• **EXERCISE GOAL**
Tally the lines containing "placement" in this data. Respond with the tally alone.
-- -- --
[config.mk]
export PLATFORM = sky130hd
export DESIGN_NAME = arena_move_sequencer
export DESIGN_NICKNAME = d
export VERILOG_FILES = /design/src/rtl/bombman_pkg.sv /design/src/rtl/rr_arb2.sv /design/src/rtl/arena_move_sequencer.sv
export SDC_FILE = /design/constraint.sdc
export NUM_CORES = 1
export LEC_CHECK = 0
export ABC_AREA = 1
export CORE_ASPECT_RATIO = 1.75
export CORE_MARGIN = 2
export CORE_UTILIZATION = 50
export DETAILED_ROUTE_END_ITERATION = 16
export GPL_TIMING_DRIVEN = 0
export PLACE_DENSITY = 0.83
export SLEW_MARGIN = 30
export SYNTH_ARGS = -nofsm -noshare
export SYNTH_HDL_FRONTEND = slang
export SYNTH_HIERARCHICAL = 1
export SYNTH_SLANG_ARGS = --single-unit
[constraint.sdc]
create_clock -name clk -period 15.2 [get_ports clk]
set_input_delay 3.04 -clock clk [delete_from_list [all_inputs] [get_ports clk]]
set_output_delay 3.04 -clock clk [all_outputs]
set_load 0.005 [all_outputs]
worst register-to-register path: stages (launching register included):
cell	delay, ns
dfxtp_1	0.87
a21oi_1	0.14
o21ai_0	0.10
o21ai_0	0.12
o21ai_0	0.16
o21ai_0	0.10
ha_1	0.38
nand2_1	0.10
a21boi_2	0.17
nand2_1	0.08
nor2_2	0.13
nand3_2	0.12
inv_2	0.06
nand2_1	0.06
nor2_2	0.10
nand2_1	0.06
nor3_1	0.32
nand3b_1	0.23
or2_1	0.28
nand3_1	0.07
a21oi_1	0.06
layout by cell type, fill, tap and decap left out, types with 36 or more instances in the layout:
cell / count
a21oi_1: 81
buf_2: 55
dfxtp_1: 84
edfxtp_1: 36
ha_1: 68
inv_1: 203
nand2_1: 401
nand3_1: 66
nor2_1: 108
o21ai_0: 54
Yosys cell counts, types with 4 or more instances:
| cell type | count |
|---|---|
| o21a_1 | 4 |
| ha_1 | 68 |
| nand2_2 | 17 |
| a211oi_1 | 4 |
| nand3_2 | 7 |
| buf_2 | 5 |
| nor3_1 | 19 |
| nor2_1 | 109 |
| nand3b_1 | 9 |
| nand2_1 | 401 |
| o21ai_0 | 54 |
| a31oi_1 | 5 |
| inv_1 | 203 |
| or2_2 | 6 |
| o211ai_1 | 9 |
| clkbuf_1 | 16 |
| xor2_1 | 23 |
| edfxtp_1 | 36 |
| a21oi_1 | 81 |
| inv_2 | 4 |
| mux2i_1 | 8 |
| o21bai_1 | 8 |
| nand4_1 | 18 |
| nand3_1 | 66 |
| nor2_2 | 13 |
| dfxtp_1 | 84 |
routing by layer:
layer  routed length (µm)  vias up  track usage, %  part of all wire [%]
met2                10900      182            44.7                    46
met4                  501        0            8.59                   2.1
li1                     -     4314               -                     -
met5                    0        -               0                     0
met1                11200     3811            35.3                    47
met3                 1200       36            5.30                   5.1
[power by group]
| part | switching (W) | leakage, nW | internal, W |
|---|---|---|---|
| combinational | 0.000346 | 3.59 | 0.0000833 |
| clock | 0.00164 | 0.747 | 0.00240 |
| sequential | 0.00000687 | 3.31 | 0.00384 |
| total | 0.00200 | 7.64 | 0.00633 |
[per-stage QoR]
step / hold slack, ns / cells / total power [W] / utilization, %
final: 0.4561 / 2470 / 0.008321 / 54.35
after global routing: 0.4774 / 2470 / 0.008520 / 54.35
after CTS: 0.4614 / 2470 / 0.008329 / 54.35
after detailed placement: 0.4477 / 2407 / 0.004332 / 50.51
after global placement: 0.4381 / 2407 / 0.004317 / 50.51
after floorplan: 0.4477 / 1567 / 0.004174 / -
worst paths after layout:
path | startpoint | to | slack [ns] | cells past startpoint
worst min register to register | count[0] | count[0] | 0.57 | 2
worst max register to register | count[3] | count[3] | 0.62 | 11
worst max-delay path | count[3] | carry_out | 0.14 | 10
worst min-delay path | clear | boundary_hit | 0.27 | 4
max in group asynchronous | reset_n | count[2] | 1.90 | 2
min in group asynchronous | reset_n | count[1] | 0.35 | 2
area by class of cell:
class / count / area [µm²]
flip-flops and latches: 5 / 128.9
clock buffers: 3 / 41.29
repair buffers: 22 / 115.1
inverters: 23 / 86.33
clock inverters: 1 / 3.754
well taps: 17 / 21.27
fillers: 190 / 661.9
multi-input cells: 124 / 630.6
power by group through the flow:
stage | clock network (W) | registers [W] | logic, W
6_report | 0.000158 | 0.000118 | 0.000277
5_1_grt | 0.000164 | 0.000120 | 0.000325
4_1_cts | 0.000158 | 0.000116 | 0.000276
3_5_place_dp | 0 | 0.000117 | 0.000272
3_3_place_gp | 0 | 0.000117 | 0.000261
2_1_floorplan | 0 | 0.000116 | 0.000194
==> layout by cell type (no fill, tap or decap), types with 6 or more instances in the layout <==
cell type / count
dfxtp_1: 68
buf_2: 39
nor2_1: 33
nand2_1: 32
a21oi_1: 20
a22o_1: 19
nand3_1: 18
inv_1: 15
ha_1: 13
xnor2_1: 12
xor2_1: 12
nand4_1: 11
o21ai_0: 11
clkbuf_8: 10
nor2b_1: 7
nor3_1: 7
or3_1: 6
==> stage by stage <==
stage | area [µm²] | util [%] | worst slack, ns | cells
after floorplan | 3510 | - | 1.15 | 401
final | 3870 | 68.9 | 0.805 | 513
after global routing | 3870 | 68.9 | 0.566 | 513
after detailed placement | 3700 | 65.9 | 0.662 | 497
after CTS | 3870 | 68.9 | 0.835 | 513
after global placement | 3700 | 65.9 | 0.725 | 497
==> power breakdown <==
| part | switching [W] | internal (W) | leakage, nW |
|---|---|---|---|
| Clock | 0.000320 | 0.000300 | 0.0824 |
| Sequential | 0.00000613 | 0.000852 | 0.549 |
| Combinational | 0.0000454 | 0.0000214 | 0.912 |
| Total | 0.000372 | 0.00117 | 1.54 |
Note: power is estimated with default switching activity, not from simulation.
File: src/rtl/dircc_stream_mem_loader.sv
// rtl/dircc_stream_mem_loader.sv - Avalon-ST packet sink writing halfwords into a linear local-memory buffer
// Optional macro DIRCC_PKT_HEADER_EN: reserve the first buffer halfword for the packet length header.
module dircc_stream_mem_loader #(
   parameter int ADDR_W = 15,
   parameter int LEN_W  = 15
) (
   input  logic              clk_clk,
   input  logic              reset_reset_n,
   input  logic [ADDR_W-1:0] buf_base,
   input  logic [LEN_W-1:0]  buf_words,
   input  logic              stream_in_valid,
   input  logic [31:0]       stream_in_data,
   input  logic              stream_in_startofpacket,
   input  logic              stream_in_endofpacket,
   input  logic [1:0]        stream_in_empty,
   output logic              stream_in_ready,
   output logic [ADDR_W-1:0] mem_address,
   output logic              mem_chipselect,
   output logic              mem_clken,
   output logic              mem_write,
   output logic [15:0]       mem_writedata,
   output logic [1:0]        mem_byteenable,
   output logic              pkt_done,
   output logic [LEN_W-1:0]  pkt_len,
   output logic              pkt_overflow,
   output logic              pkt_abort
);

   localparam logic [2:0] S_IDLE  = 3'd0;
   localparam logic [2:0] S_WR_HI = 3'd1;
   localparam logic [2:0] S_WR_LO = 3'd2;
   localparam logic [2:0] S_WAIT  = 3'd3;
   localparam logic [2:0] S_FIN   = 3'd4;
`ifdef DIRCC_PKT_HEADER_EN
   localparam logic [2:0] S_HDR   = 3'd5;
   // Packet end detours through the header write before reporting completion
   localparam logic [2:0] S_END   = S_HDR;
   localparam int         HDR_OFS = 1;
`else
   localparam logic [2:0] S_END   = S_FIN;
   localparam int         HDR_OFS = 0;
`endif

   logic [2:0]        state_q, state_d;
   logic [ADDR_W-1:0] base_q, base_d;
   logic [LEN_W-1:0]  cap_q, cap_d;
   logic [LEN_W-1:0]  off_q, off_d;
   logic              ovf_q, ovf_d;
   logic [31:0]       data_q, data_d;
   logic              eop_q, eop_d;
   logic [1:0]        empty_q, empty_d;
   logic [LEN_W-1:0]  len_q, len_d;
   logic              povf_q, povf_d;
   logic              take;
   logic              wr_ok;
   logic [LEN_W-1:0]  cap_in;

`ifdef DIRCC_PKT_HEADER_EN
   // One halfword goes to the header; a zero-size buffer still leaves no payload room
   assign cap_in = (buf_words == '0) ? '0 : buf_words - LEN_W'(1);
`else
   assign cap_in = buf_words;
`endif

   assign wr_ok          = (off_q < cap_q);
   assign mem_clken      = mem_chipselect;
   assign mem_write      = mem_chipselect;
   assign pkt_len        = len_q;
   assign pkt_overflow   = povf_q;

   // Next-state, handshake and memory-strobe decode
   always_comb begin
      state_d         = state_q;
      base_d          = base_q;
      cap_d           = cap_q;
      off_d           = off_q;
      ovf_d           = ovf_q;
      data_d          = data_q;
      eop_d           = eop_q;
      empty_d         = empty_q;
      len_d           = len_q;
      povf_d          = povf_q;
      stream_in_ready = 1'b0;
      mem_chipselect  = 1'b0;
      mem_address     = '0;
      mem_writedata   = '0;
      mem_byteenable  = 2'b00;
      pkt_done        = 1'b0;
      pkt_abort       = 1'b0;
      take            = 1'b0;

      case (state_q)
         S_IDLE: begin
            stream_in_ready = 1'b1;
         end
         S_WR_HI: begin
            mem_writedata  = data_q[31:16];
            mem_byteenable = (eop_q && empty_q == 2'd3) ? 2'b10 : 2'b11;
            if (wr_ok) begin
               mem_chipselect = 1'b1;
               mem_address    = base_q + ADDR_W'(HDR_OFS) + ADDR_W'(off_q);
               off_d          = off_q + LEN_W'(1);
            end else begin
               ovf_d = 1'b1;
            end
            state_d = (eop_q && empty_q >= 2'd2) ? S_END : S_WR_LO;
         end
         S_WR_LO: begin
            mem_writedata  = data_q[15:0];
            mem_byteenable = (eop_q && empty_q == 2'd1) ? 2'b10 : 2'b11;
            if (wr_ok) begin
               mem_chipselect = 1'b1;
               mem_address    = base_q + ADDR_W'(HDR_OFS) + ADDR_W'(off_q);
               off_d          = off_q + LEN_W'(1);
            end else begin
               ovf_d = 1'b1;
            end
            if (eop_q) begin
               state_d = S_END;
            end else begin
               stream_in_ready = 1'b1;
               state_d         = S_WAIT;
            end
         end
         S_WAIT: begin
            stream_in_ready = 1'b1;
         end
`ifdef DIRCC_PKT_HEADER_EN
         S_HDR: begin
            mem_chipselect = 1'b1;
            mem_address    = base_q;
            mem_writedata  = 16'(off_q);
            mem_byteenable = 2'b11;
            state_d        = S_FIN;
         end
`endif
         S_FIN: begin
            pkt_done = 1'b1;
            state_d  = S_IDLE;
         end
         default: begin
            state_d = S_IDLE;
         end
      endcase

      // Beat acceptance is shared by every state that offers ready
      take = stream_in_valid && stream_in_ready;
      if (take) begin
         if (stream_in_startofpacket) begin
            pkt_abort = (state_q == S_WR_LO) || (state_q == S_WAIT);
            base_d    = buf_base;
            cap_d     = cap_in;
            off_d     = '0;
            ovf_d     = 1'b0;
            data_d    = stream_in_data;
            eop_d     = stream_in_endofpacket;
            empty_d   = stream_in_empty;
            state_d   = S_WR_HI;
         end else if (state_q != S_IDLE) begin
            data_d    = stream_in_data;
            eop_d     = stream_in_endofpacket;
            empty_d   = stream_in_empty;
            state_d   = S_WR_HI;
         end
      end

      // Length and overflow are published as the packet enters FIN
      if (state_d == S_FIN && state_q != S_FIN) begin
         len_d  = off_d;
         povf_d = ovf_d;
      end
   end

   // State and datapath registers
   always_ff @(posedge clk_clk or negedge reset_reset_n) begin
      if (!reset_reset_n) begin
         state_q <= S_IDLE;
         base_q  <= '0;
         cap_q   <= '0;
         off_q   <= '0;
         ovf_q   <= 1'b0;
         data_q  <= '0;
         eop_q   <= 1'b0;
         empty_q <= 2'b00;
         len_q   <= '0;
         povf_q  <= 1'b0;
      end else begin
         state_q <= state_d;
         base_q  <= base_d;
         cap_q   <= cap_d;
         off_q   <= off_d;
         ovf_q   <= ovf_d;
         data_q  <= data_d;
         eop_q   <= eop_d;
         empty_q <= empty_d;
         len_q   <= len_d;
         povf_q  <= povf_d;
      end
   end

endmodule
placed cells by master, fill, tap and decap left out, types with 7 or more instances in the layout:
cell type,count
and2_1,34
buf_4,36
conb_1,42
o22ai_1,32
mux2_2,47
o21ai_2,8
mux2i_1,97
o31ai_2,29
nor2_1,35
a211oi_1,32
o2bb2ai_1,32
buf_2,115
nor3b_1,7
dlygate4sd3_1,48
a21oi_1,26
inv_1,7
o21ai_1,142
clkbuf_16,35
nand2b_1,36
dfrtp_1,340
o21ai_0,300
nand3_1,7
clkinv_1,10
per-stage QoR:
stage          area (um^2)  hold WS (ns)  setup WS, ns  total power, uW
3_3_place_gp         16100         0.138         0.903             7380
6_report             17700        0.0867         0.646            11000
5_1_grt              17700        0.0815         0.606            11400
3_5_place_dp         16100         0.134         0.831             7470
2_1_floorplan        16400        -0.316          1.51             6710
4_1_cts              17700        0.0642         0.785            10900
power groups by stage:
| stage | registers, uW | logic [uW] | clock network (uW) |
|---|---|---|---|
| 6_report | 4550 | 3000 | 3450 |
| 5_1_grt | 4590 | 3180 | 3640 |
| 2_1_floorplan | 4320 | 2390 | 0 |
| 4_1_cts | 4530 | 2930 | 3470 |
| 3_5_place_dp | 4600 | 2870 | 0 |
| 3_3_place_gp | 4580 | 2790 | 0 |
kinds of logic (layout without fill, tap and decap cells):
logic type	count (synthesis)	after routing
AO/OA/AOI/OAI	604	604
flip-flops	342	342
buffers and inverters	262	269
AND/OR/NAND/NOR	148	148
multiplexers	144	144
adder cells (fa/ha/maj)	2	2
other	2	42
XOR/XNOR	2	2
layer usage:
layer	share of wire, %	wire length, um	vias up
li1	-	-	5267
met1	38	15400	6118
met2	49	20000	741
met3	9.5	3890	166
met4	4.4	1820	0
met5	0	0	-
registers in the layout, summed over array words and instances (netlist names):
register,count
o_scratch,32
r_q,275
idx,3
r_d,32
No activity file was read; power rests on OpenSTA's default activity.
-- -- --
• **TASK SOLUTION**
4